[Start of section]
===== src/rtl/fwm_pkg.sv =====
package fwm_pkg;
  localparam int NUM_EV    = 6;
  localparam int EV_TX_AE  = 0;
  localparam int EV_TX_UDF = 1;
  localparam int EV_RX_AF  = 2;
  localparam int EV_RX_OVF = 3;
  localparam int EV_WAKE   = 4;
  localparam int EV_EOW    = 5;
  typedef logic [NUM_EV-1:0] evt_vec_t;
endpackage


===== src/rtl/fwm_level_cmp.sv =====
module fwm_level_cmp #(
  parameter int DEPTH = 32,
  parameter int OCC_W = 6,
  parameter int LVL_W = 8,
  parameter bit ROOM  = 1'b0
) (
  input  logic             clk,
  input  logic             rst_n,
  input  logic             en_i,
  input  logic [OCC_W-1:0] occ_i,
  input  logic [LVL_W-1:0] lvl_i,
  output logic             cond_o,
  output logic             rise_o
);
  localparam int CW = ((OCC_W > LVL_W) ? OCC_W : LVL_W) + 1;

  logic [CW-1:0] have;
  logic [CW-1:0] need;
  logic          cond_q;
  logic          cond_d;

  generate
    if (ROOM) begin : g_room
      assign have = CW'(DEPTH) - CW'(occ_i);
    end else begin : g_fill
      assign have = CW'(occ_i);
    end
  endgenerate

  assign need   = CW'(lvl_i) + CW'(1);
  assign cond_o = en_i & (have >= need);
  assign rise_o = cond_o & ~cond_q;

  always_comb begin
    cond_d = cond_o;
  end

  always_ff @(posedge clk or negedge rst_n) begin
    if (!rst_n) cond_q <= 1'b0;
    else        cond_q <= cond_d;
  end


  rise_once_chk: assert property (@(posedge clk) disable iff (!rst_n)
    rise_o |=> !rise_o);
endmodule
[End of section]
[Start of section]
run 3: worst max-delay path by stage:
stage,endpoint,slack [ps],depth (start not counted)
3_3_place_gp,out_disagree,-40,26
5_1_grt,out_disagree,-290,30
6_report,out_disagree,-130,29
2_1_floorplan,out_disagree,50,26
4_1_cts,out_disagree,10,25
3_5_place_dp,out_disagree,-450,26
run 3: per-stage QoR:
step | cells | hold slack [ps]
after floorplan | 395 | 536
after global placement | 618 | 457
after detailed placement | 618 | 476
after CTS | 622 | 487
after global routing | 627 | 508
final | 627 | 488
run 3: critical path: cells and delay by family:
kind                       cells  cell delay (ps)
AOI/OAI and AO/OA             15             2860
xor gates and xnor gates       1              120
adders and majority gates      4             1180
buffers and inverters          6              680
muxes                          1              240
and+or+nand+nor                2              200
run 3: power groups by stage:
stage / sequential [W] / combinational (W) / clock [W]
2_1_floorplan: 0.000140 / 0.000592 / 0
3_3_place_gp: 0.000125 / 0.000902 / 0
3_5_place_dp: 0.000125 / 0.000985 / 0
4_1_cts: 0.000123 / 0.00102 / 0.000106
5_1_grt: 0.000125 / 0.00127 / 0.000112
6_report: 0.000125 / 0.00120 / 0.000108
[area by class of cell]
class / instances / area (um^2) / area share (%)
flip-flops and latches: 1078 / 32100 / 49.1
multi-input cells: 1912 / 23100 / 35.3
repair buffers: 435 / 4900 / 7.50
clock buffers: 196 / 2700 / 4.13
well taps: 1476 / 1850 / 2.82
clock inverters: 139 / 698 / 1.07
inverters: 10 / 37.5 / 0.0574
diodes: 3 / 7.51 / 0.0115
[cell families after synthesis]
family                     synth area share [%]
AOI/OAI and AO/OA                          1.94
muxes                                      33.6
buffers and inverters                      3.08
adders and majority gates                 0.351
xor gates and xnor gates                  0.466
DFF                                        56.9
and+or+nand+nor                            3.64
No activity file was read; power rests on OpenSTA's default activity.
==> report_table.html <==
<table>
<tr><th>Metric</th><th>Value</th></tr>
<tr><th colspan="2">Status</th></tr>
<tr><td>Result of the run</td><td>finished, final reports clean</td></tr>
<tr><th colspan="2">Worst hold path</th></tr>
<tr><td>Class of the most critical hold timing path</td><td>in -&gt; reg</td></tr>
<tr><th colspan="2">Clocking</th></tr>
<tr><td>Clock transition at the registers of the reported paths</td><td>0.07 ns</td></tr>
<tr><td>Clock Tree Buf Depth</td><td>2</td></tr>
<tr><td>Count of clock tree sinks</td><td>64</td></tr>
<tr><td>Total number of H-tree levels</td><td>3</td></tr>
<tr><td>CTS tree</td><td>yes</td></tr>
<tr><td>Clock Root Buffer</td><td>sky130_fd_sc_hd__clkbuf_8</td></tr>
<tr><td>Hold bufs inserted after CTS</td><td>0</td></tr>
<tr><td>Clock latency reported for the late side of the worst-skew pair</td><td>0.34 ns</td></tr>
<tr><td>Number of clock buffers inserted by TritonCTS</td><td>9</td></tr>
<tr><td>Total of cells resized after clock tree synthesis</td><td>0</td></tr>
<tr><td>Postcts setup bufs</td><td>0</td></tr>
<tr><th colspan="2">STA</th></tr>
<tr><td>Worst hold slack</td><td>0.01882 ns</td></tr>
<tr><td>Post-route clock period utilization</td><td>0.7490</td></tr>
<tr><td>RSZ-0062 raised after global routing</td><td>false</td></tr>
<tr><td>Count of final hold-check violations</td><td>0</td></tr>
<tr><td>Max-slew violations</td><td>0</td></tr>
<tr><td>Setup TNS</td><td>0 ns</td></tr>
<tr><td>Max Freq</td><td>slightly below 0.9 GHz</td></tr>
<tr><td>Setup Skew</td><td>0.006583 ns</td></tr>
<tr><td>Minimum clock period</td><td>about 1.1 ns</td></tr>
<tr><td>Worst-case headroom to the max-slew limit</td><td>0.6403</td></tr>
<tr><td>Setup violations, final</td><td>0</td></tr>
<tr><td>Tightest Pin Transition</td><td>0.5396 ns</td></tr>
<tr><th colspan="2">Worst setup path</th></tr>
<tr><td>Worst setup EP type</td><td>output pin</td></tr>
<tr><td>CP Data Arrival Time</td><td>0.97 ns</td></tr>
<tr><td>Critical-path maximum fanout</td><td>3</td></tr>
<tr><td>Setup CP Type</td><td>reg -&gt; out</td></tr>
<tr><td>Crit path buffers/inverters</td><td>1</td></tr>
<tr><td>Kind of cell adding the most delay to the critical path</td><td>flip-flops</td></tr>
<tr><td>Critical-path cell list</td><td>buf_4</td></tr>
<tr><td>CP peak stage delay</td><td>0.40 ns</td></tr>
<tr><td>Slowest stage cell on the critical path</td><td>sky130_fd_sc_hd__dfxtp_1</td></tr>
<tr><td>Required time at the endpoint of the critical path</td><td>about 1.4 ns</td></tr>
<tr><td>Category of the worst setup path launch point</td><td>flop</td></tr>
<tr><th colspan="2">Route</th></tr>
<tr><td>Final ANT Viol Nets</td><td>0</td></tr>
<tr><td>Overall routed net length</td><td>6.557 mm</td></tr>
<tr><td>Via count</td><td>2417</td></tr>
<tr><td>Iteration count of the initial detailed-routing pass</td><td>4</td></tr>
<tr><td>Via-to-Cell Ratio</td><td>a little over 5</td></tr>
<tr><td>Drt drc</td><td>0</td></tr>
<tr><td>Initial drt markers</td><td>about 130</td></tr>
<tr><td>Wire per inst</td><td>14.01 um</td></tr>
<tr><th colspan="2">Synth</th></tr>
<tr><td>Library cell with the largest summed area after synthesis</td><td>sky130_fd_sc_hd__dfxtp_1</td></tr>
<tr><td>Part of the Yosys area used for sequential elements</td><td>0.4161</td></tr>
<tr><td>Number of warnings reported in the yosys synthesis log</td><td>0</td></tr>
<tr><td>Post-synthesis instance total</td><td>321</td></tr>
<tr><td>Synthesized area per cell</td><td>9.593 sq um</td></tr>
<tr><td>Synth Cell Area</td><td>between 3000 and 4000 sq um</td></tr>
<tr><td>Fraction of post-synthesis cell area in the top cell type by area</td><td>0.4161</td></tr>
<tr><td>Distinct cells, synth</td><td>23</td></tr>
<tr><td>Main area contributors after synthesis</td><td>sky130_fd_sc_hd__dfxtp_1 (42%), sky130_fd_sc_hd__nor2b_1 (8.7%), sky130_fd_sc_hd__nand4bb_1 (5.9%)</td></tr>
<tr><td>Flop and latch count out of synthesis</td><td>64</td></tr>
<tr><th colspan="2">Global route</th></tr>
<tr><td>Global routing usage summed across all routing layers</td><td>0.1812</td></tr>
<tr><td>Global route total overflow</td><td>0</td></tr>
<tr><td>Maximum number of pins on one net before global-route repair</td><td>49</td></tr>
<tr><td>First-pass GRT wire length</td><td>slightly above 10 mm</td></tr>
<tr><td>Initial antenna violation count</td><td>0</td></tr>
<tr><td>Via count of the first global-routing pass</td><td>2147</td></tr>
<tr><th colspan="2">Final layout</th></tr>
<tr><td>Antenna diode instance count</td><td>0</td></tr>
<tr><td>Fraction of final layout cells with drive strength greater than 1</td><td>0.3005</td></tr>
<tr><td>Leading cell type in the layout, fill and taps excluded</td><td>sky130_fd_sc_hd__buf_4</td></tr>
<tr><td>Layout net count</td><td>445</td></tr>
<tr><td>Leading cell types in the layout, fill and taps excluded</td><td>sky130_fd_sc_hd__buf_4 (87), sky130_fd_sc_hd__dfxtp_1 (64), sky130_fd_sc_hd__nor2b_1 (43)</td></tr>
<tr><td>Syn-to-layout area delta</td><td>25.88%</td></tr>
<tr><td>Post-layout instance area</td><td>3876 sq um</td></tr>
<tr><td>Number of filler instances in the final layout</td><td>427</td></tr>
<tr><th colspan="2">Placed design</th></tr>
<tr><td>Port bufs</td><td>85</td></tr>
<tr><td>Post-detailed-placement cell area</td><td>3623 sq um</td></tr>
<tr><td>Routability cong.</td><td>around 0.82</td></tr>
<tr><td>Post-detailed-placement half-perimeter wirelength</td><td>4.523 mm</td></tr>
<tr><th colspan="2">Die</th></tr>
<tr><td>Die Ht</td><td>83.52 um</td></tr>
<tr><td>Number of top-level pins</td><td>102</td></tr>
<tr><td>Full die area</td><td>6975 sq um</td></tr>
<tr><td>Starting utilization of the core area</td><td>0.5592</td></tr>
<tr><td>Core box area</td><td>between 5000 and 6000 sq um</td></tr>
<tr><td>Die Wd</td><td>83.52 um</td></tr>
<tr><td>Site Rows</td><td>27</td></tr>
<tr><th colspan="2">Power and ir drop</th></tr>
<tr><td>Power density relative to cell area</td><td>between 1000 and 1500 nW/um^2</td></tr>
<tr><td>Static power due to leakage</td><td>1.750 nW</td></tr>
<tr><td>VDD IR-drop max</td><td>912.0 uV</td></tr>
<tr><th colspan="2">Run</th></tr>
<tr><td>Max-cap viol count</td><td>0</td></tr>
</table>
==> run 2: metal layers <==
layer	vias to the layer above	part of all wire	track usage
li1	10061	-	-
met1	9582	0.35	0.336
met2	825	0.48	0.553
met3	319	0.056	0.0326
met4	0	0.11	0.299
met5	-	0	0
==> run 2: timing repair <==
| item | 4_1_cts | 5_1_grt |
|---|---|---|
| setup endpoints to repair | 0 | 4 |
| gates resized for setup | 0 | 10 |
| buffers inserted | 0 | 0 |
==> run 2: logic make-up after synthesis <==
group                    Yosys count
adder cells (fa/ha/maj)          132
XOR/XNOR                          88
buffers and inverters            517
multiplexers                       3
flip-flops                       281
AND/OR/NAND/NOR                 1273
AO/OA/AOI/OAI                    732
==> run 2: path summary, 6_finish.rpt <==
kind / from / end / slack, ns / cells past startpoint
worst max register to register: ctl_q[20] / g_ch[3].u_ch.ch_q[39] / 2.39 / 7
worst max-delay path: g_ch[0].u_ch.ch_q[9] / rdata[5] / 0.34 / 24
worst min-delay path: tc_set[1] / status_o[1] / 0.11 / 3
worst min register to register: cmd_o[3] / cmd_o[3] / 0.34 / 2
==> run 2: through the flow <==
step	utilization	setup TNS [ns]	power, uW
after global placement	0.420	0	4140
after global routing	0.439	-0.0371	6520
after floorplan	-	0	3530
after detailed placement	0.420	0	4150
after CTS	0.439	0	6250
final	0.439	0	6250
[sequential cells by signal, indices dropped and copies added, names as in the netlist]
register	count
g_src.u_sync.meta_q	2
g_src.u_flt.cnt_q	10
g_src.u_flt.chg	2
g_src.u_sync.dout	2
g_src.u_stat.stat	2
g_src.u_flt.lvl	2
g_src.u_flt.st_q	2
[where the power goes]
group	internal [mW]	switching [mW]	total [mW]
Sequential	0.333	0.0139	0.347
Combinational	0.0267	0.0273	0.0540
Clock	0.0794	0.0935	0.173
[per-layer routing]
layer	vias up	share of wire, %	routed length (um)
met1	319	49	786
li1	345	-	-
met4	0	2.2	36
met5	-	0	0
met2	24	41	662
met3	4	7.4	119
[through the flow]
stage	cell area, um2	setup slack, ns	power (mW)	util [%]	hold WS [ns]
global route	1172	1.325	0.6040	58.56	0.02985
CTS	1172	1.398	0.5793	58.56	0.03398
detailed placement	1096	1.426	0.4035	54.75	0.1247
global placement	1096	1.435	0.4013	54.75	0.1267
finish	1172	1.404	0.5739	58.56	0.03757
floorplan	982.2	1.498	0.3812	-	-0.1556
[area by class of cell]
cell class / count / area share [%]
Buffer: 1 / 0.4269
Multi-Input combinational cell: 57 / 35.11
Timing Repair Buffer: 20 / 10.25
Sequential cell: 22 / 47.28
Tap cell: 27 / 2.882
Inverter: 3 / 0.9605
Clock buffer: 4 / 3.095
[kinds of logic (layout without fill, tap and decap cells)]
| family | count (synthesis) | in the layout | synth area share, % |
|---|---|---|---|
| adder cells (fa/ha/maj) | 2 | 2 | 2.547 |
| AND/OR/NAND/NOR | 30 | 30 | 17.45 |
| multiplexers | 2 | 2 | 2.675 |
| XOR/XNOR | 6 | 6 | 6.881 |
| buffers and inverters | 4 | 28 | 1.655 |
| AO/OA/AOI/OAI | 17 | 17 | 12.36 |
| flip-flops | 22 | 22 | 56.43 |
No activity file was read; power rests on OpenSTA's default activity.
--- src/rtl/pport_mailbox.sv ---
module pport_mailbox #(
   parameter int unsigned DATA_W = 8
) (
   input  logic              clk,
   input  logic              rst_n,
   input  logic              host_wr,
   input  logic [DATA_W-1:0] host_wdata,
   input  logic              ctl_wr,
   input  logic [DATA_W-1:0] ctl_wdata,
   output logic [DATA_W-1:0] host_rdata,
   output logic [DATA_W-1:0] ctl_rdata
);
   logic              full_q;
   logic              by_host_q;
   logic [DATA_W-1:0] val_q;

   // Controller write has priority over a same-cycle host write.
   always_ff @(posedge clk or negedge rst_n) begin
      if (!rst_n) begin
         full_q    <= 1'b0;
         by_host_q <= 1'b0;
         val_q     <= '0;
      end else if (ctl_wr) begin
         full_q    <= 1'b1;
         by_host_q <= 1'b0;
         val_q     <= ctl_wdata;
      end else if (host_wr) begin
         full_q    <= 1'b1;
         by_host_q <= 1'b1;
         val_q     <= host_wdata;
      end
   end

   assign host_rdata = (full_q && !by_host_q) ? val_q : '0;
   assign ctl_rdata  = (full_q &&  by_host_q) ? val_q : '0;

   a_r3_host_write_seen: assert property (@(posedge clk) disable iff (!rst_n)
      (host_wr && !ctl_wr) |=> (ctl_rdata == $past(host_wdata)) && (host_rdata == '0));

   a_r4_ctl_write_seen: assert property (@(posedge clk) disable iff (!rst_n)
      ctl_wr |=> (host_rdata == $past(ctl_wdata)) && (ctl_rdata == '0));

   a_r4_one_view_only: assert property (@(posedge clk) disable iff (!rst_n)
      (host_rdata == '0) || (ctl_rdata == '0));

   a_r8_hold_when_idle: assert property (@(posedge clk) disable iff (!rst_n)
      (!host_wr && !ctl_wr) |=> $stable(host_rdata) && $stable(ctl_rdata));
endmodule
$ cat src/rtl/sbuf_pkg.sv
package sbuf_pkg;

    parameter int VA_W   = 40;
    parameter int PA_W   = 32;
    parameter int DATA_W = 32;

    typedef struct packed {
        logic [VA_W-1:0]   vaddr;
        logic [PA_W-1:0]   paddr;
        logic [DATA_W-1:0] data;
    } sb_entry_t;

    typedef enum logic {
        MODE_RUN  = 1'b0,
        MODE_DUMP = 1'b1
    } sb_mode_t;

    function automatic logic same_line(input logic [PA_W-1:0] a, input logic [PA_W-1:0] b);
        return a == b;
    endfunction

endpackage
[End of section]
**TASK TO COMPLETE:**
What lines in the data above carry "flops"? Return them all.

**WRITTEN SOLUTION:**
flip-flops and latches: 1078 / 32100 / 49.1
<tr><td>Kind of cell adding the most delay to the critical path</td><td>flip-flops</td></tr>
flip-flops                       281
| flip-flops | 22 | 22 | 56.43 |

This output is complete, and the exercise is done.